Noordenvelders - Femke Knoop
Noordenvelders
Deel 11
Aan natuurlijk licht geen gebrek in
huize Knoop. Deze prachtige woning, gebouwd in de jaren ’30 van de vorige eeuw
en verbouwd in 1997, laat alles licht en luchtig aanvoelen. De grote ramen doen
het hem. Het is er heerlijk wonen, niet alleen voor Femke en haar vriend, maar
ook voor de kat die in de vensterbank geniet van de binnendringende zon. Het
scheelt niet veel of hij tikt een moestuintje van de Albert Heijn omver. Femke
houdt het dier met een liefkozende blik in de gaten.
Femke en haar vriend
betrekken de fraaie woning tegenover de Coöperatieve Landbouwvereniging Peize
sinds augustus 2015. Van origine zijn het Friezen, iets wat in een kort
onderhoud naar voren komt. Femke komt uit Sint Nicolaasga. ‘Diep in Friesland? Dat
valt mee hoor. Bij ons reed er tenminste een bus’, lacht ze. Dat ze zich thuis
voelt in Peize mag geen verrassing heten. ‘Qua omgeving lijkt het hier op Sint
Nicolaasga. Het is hier heel mooi wonen, met De Onlanden om de hoek. En
Groningen dichtbij natuurlijk.’ Ze woonde twaalf jaar in Stad en mag nog graag
even terugkeren in ‘050’. ‘Maar ik heb in de korte tijd dat ik hier woon al
meer over Peize geleerd, dan ik in al die jaren over Groningen te weten kwam’,
zegt Femke. Dat komt grotendeels door haar betrokkenheid bij de lokale
politiek. Ze is raadslid namens de grootste oppositiepartij in de gemeente:
Lijst Groen Noordenveld, kortweg LGN. ‘Ik kwam in 2017 met LGN in contact’,
herinnert Femke zich. ‘Dat was bij een lezing over honderd jaar vrouwenkiesrecht.
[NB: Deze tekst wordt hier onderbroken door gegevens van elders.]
==> config.mk <==
export PLATFORM = sky130hd
export DESIGN_NAME = rr_arb_mux
export DESIGN_NICKNAME = d
export VERILOG_FILES = /design/src/rtl/rr_arb_mux.sv
export SDC_FILE = /design/constraint.sdc
export NUM_CORES = 1
export LEC_CHECK = 0
export CAP_MARGIN = 40
export CORE_MARGIN = 4
export CORE_UTILIZATION = 37
export DETAILED_ROUTE_END_ITERATION = 16
export GPL_TIMING_DRIVEN = 0
export PLACE_DENSITY = 0.79
export SETUP_SLACK_MARGIN = 0.4
export SYNTH_ARGS = -nofsm -noshare
export SYNTH_HDL_FRONTEND = slang
export SYNTH_SLANG_ARGS = --single-unit
==> constraint.sdc <==
create_clock -name clk -period 3.64 [get_ports clk]
set_input_delay 0.91 -clock clk [delete_from_list [all_inputs] [get_ports clk]]
set_output_delay 0.91 -clock clk [all_outputs]
set_load 0.05 [all_outputs]
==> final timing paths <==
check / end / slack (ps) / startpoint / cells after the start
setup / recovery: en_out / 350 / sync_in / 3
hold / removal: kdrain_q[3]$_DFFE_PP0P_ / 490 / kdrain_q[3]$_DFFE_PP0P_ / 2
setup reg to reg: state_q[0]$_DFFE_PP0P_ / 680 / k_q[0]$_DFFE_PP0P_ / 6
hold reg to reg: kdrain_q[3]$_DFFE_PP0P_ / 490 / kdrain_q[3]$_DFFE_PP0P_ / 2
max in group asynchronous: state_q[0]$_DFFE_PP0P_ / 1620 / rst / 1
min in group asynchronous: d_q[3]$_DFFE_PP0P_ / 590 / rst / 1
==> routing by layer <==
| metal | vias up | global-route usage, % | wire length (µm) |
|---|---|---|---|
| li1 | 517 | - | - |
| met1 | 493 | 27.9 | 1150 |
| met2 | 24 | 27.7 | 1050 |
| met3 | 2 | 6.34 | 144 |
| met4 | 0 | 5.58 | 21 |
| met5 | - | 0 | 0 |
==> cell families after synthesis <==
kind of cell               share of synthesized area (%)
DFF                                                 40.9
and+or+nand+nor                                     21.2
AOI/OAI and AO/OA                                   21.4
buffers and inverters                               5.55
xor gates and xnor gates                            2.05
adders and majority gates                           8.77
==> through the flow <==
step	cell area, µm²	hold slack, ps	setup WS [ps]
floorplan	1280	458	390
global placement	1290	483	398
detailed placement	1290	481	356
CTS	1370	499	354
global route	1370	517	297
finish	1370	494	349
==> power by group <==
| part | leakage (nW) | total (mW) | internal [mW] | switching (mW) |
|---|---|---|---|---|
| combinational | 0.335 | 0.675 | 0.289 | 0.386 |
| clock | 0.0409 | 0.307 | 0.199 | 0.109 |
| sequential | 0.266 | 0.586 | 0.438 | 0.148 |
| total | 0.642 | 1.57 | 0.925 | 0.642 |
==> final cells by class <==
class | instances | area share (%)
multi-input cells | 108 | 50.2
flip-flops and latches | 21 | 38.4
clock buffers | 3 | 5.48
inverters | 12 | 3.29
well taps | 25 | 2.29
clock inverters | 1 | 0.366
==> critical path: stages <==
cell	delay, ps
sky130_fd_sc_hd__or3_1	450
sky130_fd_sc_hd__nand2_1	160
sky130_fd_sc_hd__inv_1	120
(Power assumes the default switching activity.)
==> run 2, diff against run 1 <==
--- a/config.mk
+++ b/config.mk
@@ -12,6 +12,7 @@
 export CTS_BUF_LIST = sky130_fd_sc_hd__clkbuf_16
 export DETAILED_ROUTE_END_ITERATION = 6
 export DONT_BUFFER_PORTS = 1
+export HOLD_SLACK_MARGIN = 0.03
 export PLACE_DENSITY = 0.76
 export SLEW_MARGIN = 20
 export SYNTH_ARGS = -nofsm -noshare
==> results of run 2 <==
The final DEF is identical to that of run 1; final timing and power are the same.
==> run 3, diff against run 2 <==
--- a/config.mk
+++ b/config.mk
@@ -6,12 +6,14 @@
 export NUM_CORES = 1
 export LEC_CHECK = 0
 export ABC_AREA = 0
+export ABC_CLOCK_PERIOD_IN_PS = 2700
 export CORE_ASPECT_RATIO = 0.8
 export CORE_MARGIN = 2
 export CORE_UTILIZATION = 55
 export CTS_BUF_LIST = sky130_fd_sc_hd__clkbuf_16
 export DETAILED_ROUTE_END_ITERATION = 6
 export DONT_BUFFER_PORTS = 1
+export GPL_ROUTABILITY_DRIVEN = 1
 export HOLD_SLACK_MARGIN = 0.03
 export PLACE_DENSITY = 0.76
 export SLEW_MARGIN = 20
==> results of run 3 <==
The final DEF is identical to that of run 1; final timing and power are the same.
--- src/rtl/instr_fetch_unit.sv ---
// LEGv8 fetch front end: owns the PC, fetches over req/ready, holds the word until retire.
// Latency: instruction valid 1 cycle after the ready cycle; new request 1 cycle after retire.
// Backpressure: request held stable until imem_ready; instruction held until retire.
// Ports: clk/reset (sync, active-high); imem_req/imem_addr/imem_ready/imem_rdata to memory;
//        instruction/instr_valid/pc to datapath; retire/br_taken/uncond_br from datapath/control.
// Optional: IFU_PERF_COUNT_EN adds retired_count and taken_br_count (32-bit, wrapping).
module instr_fetch_unit
    import ifu_pkg::*;
#(
    parameter int                ADDR_W   = 64,
    parameter logic [ADDR_W-1:0] RESET_PC = '0
) (
    input  logic               clk,
    input  logic               reset,
    output logic               imem_req,
    output logic [ADDR_W-1:0]  imem_addr,
    input  logic               imem_ready,
    input  logic [INSTR_W-1:0] imem_rdata,
    output logic [INSTR_W-1:0] instruction,
    output logic               instr_valid,
    output logic [ADDR_W-1:0]  pc,
    input  logic               retire,
    input  logic               br_taken,
    input  logic               uncond_br
`ifdef IFU_PERF_COUNT_EN
    ,
    output logic [31:0]        retired_count,
    output logic [31:0]        taken_br_count
`endif
);

    ifu_state_t         r_state;
    ifu_state_t         w_state_nxt;
    logic               r_req;
    logic [ADDR_W-1:0]  r_pc;
    logic [INSTR_W-1:0] r_instr;
    logic               r_valid;
    logic               w_capture;
    logic               w_retire;
    logic [ADDR_W-1:0]  w_next_pc;

    // r_req is low for one cycle after reset even though the state is FETCH,
    // so a late response to an abandoned fetch lands while req=0 and is dropped.
    assign w_capture = (r_state == FETCH) && r_req && imem_ready;
    assign w_retire  = (r_state == HOLD) && r_valid && retire;

    always_comb begin
        w_state_nxt = r_state;
        case (r_state)
            FETCH:   if (w_capture) w_state_nxt = HOLD;
            HOLD:    if (w_retire)  w_state_nxt = FETCH;
            default: w_state_nxt = FETCH;
        endcase
    end

    ifu_branch_target #(.ADDR_W(ADDR_W)) u_branch_target (
        .i_pc        (r_pc),
        .i_imm       (r_instr[IMM26_MSB:0]),
        .i_br_taken  (br_taken),
        .i_uncond_br (uncond_br),
        .o_next_pc   (w_next_pc)
    );

    always_ff @(posedge clk) begin
        if (reset) begin
            r_state <= FETCH;
            r_req   <= 1'b0;
            r_pc    <= RESET_PC;
            r_instr <= '0;
            r_valid <= 1'b0;
        end else begin
            r_state <= w_state_nxt;
            r_req   <= (w_state_nxt == FETCH);
            if (w_capture) begin
                r_instr <= imem_rdata;
                r_valid <= 1'b1;
            end
            if (w_retire) begin
                r_pc    <= w_next_pc;
                r_valid <= 1'b0;
            end
        end
    end

    assign imem_req    = r_req;
    assign imem_addr   = r_pc;
    assign pc          = r_pc;
    assign instruction = r_instr;
    assign instr_valid = r_valid;

`ifdef IFU_PERF_COUNT_EN
    logic [31:0] r_retired_cnt;
    logic [31:0] r_taken_cnt;

    always_ff @(posedge clk) begin
        if (reset) begin
            r_retired_cnt <= '0;
            r_taken_cnt   <= '0;
        end else if (w_retire) begin
            r_retired_cnt <= r_retired_cnt + 32'd1;
            if (br_taken) r_taken_cnt <= r_taken_cnt + 32'd1;
        end
    end

    assign retired_count  = r_retired_cnt;
    assign taken_br_count = r_taken_cnt;
`endif

endmodule
**config.mk**
```make
export PLATFORM = sky130hd
export DESIGN_NAME = alu_issue_stage
export DESIGN_NICKNAME = d
export VERILOG_FILES = /design/src/rtl/alu_issue_stage.sv
export SDC_FILE = /design/constraint.sdc
export NUM_CORES = 1
export LEC_CHECK = 0
export ABC_AREA = 1
export CAP_MARGIN = 10
export CORE_MARGIN = 2
export CORE_UTILIZATION = 48
export CTS_CLUSTER_SIZE = 20
export DETAILED_ROUTE_END_ITERATION = 10
export GPL_ROUTABILITY_DRIVEN = 0
export MAX_ROUTING_LAYER = met4
export PLACE_DENSITY = 0.86
export SKIP_LAST_GASP = 1
export SYNTH_ARGS = -nofsm -noshare
export SYNTH_HDL_FRONTEND = slang
export SYNTH_SLANG_ARGS = --single-unit
```
**constraint.sdc**
```tcl
create_clock -name clk_i -period 3.5 [get_ports clk_i]
set_input_delay 0.35 -clock clk_i [delete_from_list [all_inputs] [get_ports clk_i]]
set_output_delay 0.35 -clock clk_i [all_outputs]
set_load 0.01 [all_outputs]
```
### src/rtl/object_reporter.sv
// Purpose : sweeps the labeller's per-label object table after a frame and streams
//           out one record per label whose area reaches the latched threshold.
// Latency : 2+READ_LATENCY cycles per skipped label, 3+READ_LATENCY per emitted label
//           (with rec_ready high); done pulses one cycle after the last label.
// Backpressure: a pending record holds rec_* stable and stalls the sweep until rec_ready.
//
// Ports:
//   clk, reset_n          clock, async active-low reset
//   start                 one-cycle pulse requesting a sweep (ignored while busy or on done)
//   num_labels, min_area  sweep bounds and area threshold, latched on an accepted start
//   obj_id -> obj_x/obj_y/obj_area   table lookup; data valid READ_LATENCY cycles after obj_id
//   rec_valid/rec_ready, rec_label/rec_x/rec_y/rec_area   output record stream
//   busy, done, obj_count sweep status; obj_count holds the last sweep's record count

module object_reporter #(
    parameter int WORD_SIZE    = 8,
    parameter int LOC_SIZE     = 10,
    parameter int OBJ_WIDTH    = 16,
    parameter int READ_LATENCY = 1
) (
    input  logic                 clk,
    input  logic                 reset_n,
    input  logic                 start,
    input  logic [WORD_SIZE-1:0] num_labels,
    input  logic [OBJ_WIDTH-1:0] min_area,
    output logic [WORD_SIZE-1:0] obj_id,
    input  logic [LOC_SIZE-1:0]  obj_x,
    input  logic [LOC_SIZE-1:0]  obj_y,
    input  logic [OBJ_WIDTH-1:0] obj_area,
    output logic                 rec_valid,
    input  logic                 rec_ready,
    output logic [WORD_SIZE-1:0] rec_label,
    output logic [LOC_SIZE-1:0]  rec_x,
    output logic [LOC_SIZE-1:0]  rec_y,
    output logic [OBJ_WIDTH-1:0] rec_area,
    output logic                 busy,
    output logic                 done,
    output logic [WORD_SIZE-1:0] obj_count
);

    // WAIT counts down from READ_LATENCY-1 to 0; the capture happens on the 0 cycle.
    localparam logic [1:0] WAIT_INIT = 2'(READ_LATENCY - 1);

    typedef enum logic [2:0] {
        S_IDLE,
        S_ISSUE,
        S_WAIT,
        S_EMIT,
        S_NEXT,
        S_DONE
    } state_t;

    state_t                 r_state;
    logic [WORD_SIZE-1:0]   r_last;
    logic [OBJ_WIDTH-1:0]   r_thr;
    logic [1:0]             r_wait_cnt;

    // A zero area means the label was merged away or never written; its centroid
    // came from a divide-by-zero, so it is never reported even with a zero threshold.
    logic w_keep;
    assign w_keep = (obj_area != '0) && (obj_area >= r_thr);

    // The done cycle is spent in IDLE, so a start there must be masked explicitly.
    logic w_start_ok;
    assign w_start_ok = start && !done;

    always_ff @(posedge clk or negedge reset_n) begin
        if (!reset_n) begin
            r_state    <= S_IDLE;
            r_last     <= '0;
            r_thr      <= '0;
            r_wait_cnt <= '0;
            obj_id     <= '0;
            rec_valid  <= 1'b0;
            rec_label  <= '0;
            rec_x      <= '0;
            rec_y      <= '0;
            rec_area   <= '0;
            busy       <= 1'b0;
            done       <= 1'b0;
            obj_count  <= '0;
        end else begin
            done <= 1'b0;
            case (r_state)
                S_IDLE: begin
                    if (w_start_ok) begin
                        r_last    <= num_labels - WORD_SIZE'(1);
                        r_thr     <= min_area;
                        obj_count <= '0;
                        busy      <= 1'b1;
                        // num_labels of 0 or 1 means no valid labels: go straight to DONE.
                        if (num_labels > WORD_SIZE'(1)) begin
                            obj_id  <= WORD_SIZE'(1);
                            r_state <= S_ISSUE;
                        end else begin
                            r_state <= S_DONE;
                        end
                    end
                end
                S_ISSUE: begin
                    r_wait_cnt <= WAIT_INIT;
                    r_state    <= S_WAIT;
                end
                S_WAIT: begin
                    if (r_wait_cnt == 2'd0) begin
                        rec_label <= obj_id;
                        rec_x     <= obj_x;
                        rec_y     <= obj_y;
                        rec_area  <= obj_area;
                        if (w_keep) begin
                            rec_valid <= 1'b1;
                            r_state   <= S_EMIT;
                        end else begin
                            r_state   <= S_NEXT;
                        end
                    end else begin
                        r_wait_cnt <= r_wait_cnt - 2'd1;
                    end
                end
                S_EMIT: begin
                    if (rec_ready) begin
                        rec_valid <= 1'b0;
                        if (obj_count != '1) begin
                            obj_count <= obj_count + WORD_SIZE'(1);
                        end
                        r_state <= S_NEXT;
                    end
                end
                S_NEXT: begin
                    // Compare before incrementing so obj_id never wraps past the last label.
                    if (obj_id == r_last) begin
                        r_state <= S_DONE;
                    end else begin
                        obj_id  <= obj_id + WORD_SIZE'(1);
                        r_state <= S_ISSUE;
                    end
                end
                S_DONE: begin
                    done    <= 1'b1;
                    busy    <= 1'b0;
                    obj_id  <= '0;
                    r_state <= S_IDLE;
                end
                default: r_state <= S_IDLE;
            endcase
        end
    end

endmodule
Die lezing werd gegeven door een collega van de Universiteit. Leuk, dacht ik,
laat ik maar eens heen gaan. Daar kwam ik in gesprek met Tineke Nieboer, één
van de aanjagers van deze lezing.’ Ze vervolgt: ‘We hadden het erover dat
vrouwen nog steeds ondervertegenwoordigd zijn in de politiek. Ik vind dat
inwoners zich vertegenwoordigd moeten voelen en stemde altijd al wel op een
vrouw, maar politieke ambities waren iets voor de toekomst. Totdat ik de
vergaderingen van LGN bezocht en ook raadsvergaderingen bijwoonde. Zo ben ik er
eigenlijk ingerold.’ Bij de gemeenteraadsverkiezingen van 2018 stond Femke op
plaats acht. Veel kans om in de raad te komen, leek er derhalve niet te zijn.
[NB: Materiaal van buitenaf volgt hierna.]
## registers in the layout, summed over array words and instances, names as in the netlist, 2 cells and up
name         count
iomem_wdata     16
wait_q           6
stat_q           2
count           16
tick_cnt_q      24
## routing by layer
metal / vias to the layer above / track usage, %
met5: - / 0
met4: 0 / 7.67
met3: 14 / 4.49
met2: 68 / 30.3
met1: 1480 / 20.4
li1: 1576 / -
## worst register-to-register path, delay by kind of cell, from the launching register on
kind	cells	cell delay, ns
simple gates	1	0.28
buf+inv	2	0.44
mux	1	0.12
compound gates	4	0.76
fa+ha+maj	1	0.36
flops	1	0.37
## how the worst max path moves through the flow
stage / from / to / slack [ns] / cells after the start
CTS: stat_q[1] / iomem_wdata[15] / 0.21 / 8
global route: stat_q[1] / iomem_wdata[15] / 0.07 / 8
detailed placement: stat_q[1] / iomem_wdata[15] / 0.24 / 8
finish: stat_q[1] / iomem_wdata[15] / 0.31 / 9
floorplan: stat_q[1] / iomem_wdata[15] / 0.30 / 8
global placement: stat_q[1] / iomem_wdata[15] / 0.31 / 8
LGN verloor één zetel en ging van vier naar drie, maar Femke werd met voorkeursstemmen
raadslid. ‘Ik had dat totaal niet verwacht. De uitslag van de exitpolls werden
op de avond na de verkiezingen bekend. Die vrijdag erop werden de
voorkeursstemmen bekend. Ik was niets eens in de buurt, toen ik vrijdags gebeld
werd met de vraag of ik het grote nieuws al had gehoord. Toen wist ik nog van
niets. Bleek dat ik met voorkeursstemmen in de raad kwam. Halsoverkop ben ik
naar het gemeentehuis gegaan en in de haast had ik niet eens een paspoort bij
me. Het was kortom absoluut niet voorzien.’
Ze merkt dat het raadslidmaatschap haar veel kennis over de eigen regio
oplevert. ‘Ik kan het iedereen aanraden die nog maar net ergens is komen wonen.
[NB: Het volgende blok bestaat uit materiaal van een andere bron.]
$ cat src/rtl/m3_uart_rx_pkg.sv
`default_nettype none
// ============================================================================
// Module      : uart_pkg
// Description : Shared types and constants for the M3 fabric-side UART
//               receiver: FSM state encoding, frame data width and default
//               bit periods for the 54 MHz and 324 MHz clock domains.
// Revision    : 1.0 - initial release
// ============================================================================
package uart_pkg;

    localparam int DATA_BITS = 8;

    // 54 MHz / 115200 and 324 MHz / 115200, rounded to the nearest cycle
    localparam int CLKS_PER_BIT_54M  = 469;
    localparam int CLKS_PER_BIT_324M = 2813;

    typedef enum logic [2:0] {
        IDLE     = 3'd0,
        START    = 3'd1,
        DATA     = 3'd2,
        STOP     = 3'd3,
        BRK_WAIT = 3'd4
    } rx_state_t;

endpackage
`default_nettype wire

$ cat src/rtl/m3_uart_rx_if.sv
`default_nettype none
// ============================================================================
// Module      : m3_uart_rx_if
// Description : Byte delivery interface of the UART receiver.
//               master : receiver side (drives data/valid/status)
//               slave  : consumer side (drives rx_ready)
//   rx_data   [8] received byte, LSB = first data bit
//   rx_valid  [1] rx_data holds an unconsumed byte
//   rx_ready  [1] consumer accepts rx_data when rx_valid && rx_ready
//   busy      [1] a frame is in progress
//   frame_err [1] one-cycle pulse, stop bit sampled low
//   overrun   [1] one-cycle pulse, completed byte dropped (buffer full)
// Revision    : 1.0 - initial release
// ============================================================================
interface m3_uart_rx_if;
    import uart_pkg::*;

    logic [DATA_BITS-1:0] rx_data;
    logic                 rx_valid;
    logic                 rx_ready;
    logic                 busy;
    logic                 frame_err;
    logic                 overrun;

    modport master (
        output rx_data,
        output rx_valid,
        input  rx_ready,
        output busy,
        output frame_err,
        output overrun
    );

    modport slave (
        input  rx_data,
        input  rx_valid,
        output rx_ready,
        input  busy,
        input  frame_err,
        input  overrun
    );

endinterface
`default_nettype wire

$ cat src/rtl/m3_uart_rx_sync_2ff.sv
`default_nettype none
// ============================================================================
// Module      : sync_2ff
// Description : Two-flop synchronizer for a single asynchronous input bit.
//   clk     in  destination clock
//   reset_n in  synchronous active-low reset, loads RESET_VAL into both flops
//   d       in  asynchronous input
//   q       out synchronized output
// Revision    : 1.0 - initial release
// ============================================================================
module sync_2ff #(
    parameter logic RESET_VAL = 1'b1
) (
    input  wire logic clk,
    input  wire logic reset_n,
    input  wire logic d,
    output logic      q
);

    logic r_meta;
    logic r_sync;

    always_ff @(posedge clk) begin
        if (!reset_n) begin
            r_meta <= RESET_VAL;
            r_sync <= RESET_VAL;
        end else begin
            r_meta <= d;
            r_sync <= r_meta;
        end
    end

    assign q = r_sync;

endmodule
`default_nettype wire

$ cat src/rtl/m3_uart_rx.sv
`default_nettype none
// ============================================================================
// Module      : m3_uart_rx
// Description : 8N1 UART receiver for the Cortex-M3 UART0 TX line. Bytes are
//               handed to fabric logic through a one-entry holding buffer
//               with a valid/ready handshake; framing errors and overruns are
//               reported as single-cycle pulses.
//   clk     in  system clock
//   reset_n in  synchronous active-low reset
//   rxd     in  asynchronous serial line, idle high
//   rx_if   master modport: rx_data, rx_valid, rx_ready, busy, frame_err,
//           overrun
// Revision    : 1.0 - initial release
// ============================================================================
module m3_uart_rx
    import uart_pkg::*;
#(
    parameter int CLKS_PER_BIT = CLKS_PER_BIT_54M
) (
    input  wire logic     clk,
    input  wire logic     reset_n,
    input  wire logic     rxd,
    m3_uart_rx_if.master  rx_if
);

    // Start bit is confirmed at its centre; all later samples are a full bit
    // period apart, landing at bit centre +/- 1 cycle.
    localparam int HALF_BIT = (CLKS_PER_BIT - 1) / 2;
    localparam int CW       = $clog2(CLKS_PER_BIT);
    localparam int BW       = $clog2(DATA_BITS);

    localparam logic [CW-1:0] c_half     = CW'(HALF_BIT);
    localparam logic [CW-1:0] c_last     = CW'(CLKS_PER_BIT - 1);
    localparam logic [BW-1:0] c_last_bit = BW'(DATA_BITS - 1);

    logic                 w_rxs;
    rx_state_t            r_state;
    logic [CW-1:0]        r_cnt;
    logic [BW-1:0]        r_bit;
    logic [DATA_BITS-1:0] r_shift;
    logic                 r_deliver;
    logic [DATA_BITS-1:0] r_data;
    logic                 r_valid;
    logic                 r_busy;
    logic                 r_frame_err;
    logic                 r_overrun;

    // Synchronizer resets to the idle (high) line level so that leaving
    // reset never looks like a start edge.
    sync_2ff #(
        .RESET_VAL (1'b1)
    ) u_sync_rxd (
        .clk     (clk),
        .reset_n (reset_n),
        .d       (rxd),
        .q       (w_rxs)
    );

    always_ff @(posedge clk) begin
        if (!reset_n) begin
            r_state     <= IDLE;
            r_cnt       <= '0;
            r_bit       <= '0;
            r_shift     <= '0;
            r_deliver   <= 1'b0;
            r_data      <= '0;
            r_valid     <= 1'b0;
            r_busy      <= 1'b0;
            r_frame_err <= 1'b0;
            r_overrun   <= 1'b0;
        end else begin
            r_frame_err <= 1'b0;
            r_overrun   <= 1'b0;
            r_deliver   <= 1'b0;

            // Holding buffer: a completed byte lands one cycle after the
            // stop-bit sample. A consume in that same cycle frees the slot.
            if (r_deliver) begin
                if (!r_valid || rx_if.rx_ready) begin
                    r_data  <= r_shift;
                    r_valid <= 1'b1;
                end else begin
                    r_overrun <= 1'b1;
                end
            end else if (r_valid && rx_if.rx_ready) begin
                r_valid <= 1'b0;
            end

            case (r_state)
                IDLE: begin
                    r_cnt <= '0;
                    if (!w_rxs) begin
                        r_state <= START;
                        r_busy  <= 1'b1;
                    end
                end

                START: begin
                    if (r_cnt == c_half) begin
                        r_cnt <= '0;
                        if (!w_rxs) begin
                            r_state <= DATA;
                            r_bit   <= '0;
                        end else begin
                            // Low pulse shorter than half a bit: noise
                            r_state <= IDLE;
                            r_busy  <= 1'b0;
                        end
                    end else begin
                        r_cnt <= r_cnt + 1'b1;
                    end
                end

                DATA: begin
                    if (r_cnt == c_last) begin
                        r_cnt          <= '0;
                        r_shift[r_bit] <= w_rxs;
                        if (r_bit == c_last_bit) begin
                            r_state <= STOP;
                        end else begin
                            r_bit <= r_bit + 1'b1;
                        end
                    end else begin
                        r_cnt <= r_cnt + 1'b1;
                    end
                end

                STOP: begin
                    if (r_cnt == c_last) begin
                        r_cnt <= '0;
                        if (w_rxs) begin
                            // Return at mid-stop so a start edge half a bit
                            // later (zero idle gap) is caught.
                            r_deliver <= 1'b1;
                            r_state   <= IDLE;
                            r_busy    <= 1'b0;
                        end else begin
                            r_frame_err <= 1'b1;
                            r_state     <= BRK_WAIT;
                        end
                    end else begin
                        r_cnt <= r_cnt + 1'b1;
                    end
                end

                BRK_WAIT: begin
                    // Hold off until the line idles so a break is not
                    // decoded as a stream of 0x00 frames.
                    r_cnt <= '0;
                    if (w_rxs) begin
                        r_state <= IDLE;
                        r_busy  <= 1'b0;
                    end
                end

                default: begin
                    r_state <= IDLE;
                    r_cnt   <= '0;
                    r_busy  <= 1'b0;
                end
            endcase
        end
    end

    assign rx_if.rx_data   = r_data;
    assign rx_if.rx_valid  = r_valid;
    assign rx_if.busy      = r_busy;
    assign rx_if.frame_err = r_frame_err;
    assign rx_if.overrun   = r_overrun;

endmodule
`default_nettype wire

$ cat src/flat_wrapper.sv
// flat-port wrapper written by rule: the top's interface ports become plain ports
module m3_uart_rx_flat import uart_pkg::*;
#(
    parameter int CLKS_PER_BIT = CLKS_PER_BIT_54M
)
  (clk, reset_n, rxd, rx_if_rx_data, rx_if_rx_valid, rx_if_rx_ready, rx_if_busy, rx_if_frame_err, rx_if_overrun);
  m3_uart_rx_if rx_if_i ();
  input  wire logic clk;
  input  wire logic reset_n;
  input  wire logic rxd;
  output wire logic [$bits(rx_if_i.rx_data)-1:0] rx_if_rx_data;
  output wire logic [$bits(rx_if_i.rx_valid)-1:0] rx_if_rx_valid;
  input wire logic [$bits(rx_if_i.rx_ready)-1:0] rx_if_rx_ready;
  output wire logic [$bits(rx_if_i.busy)-1:0] rx_if_busy;
  output wire logic [$bits(rx_if_i.frame_err)-1:0] rx_if_frame_err;
  output wire logic [$bits(rx_if_i.overrun)-1:0] rx_if_overrun;
  assign rx_if_rx_data = rx_if_i.rx_data;
  assign rx_if_rx_valid = rx_if_i.rx_valid;
  assign rx_if_i.rx_ready = rx_if_rx_ready;
  assign rx_if_busy = rx_if_i.busy;
  assign rx_if_frame_err = rx_if_i.frame_err;
  assign rx_if_overrun = rx_if_i.overrun;
  m3_uart_rx #(.CLKS_PER_BIT(CLKS_PER_BIT)) u_core (.clk(clk), .reset_n(reset_n), .rxd(rxd), .rx_if(rx_if_i));
endmodule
Wil je echt wat van je gemeente te weten komen, stort je op de lokale
politiek!’
Over dan naar haar werk. Femke is freelance historicus. Vanuit die hoedanigheid
schreef ze het boek ‘Hirsch & Cie Amsterdam (1882-1976). Een boek over het
verdwenen modehuis Hirsch aan het Leidseplein. ‘Het begon als een scriptie over
dit modehuis. Daarna heb ik in opdracht dit boek geschreven’, legt Femke uit. Op
haar blog (www.hautehistoire.nl)
schrijft zij geregeld bijdragen. Haar fascinatie voor mode kwam al op jonge
leeftijd tot stand. ‘Mijn moeder maakte vaak zelf jurkjes en mijn oma’s waren
naaisters. Toen ik mij verdiepte in het verhaal van Hirsch, raakte ik
geïnteresseerd. Dat kwam door een verhaal van een naaister die de werkomgeving
omschreef als ‘een hel’. Ik ben daar in gaan duiken: waren die
werkomstandigheden echt zo slecht?’ Deze vraag mondde uiteindelijk uit in een
gelikt en 344 pagina’s tellend boek.
Haar schrijfstijl wil ze blijven verbeteren. Vandaar dat ze onlangs is begonnen
met een schrijfcursus. ‘Ik hou van studeren. Het liefst blijf ik dat tot mijn
negentigste doen. Kijkend naar mijn schrijven, dan zou ik het mooi vinden om
meer richting de literaire kant te gaan. Het boek was vooral een opsomming van
feiten en informatie. Maar je kunt ook de historie vertellen zoals bijvoorbeeld
Gerard Mak dat deed. Die doet dat op een heel andere manier.’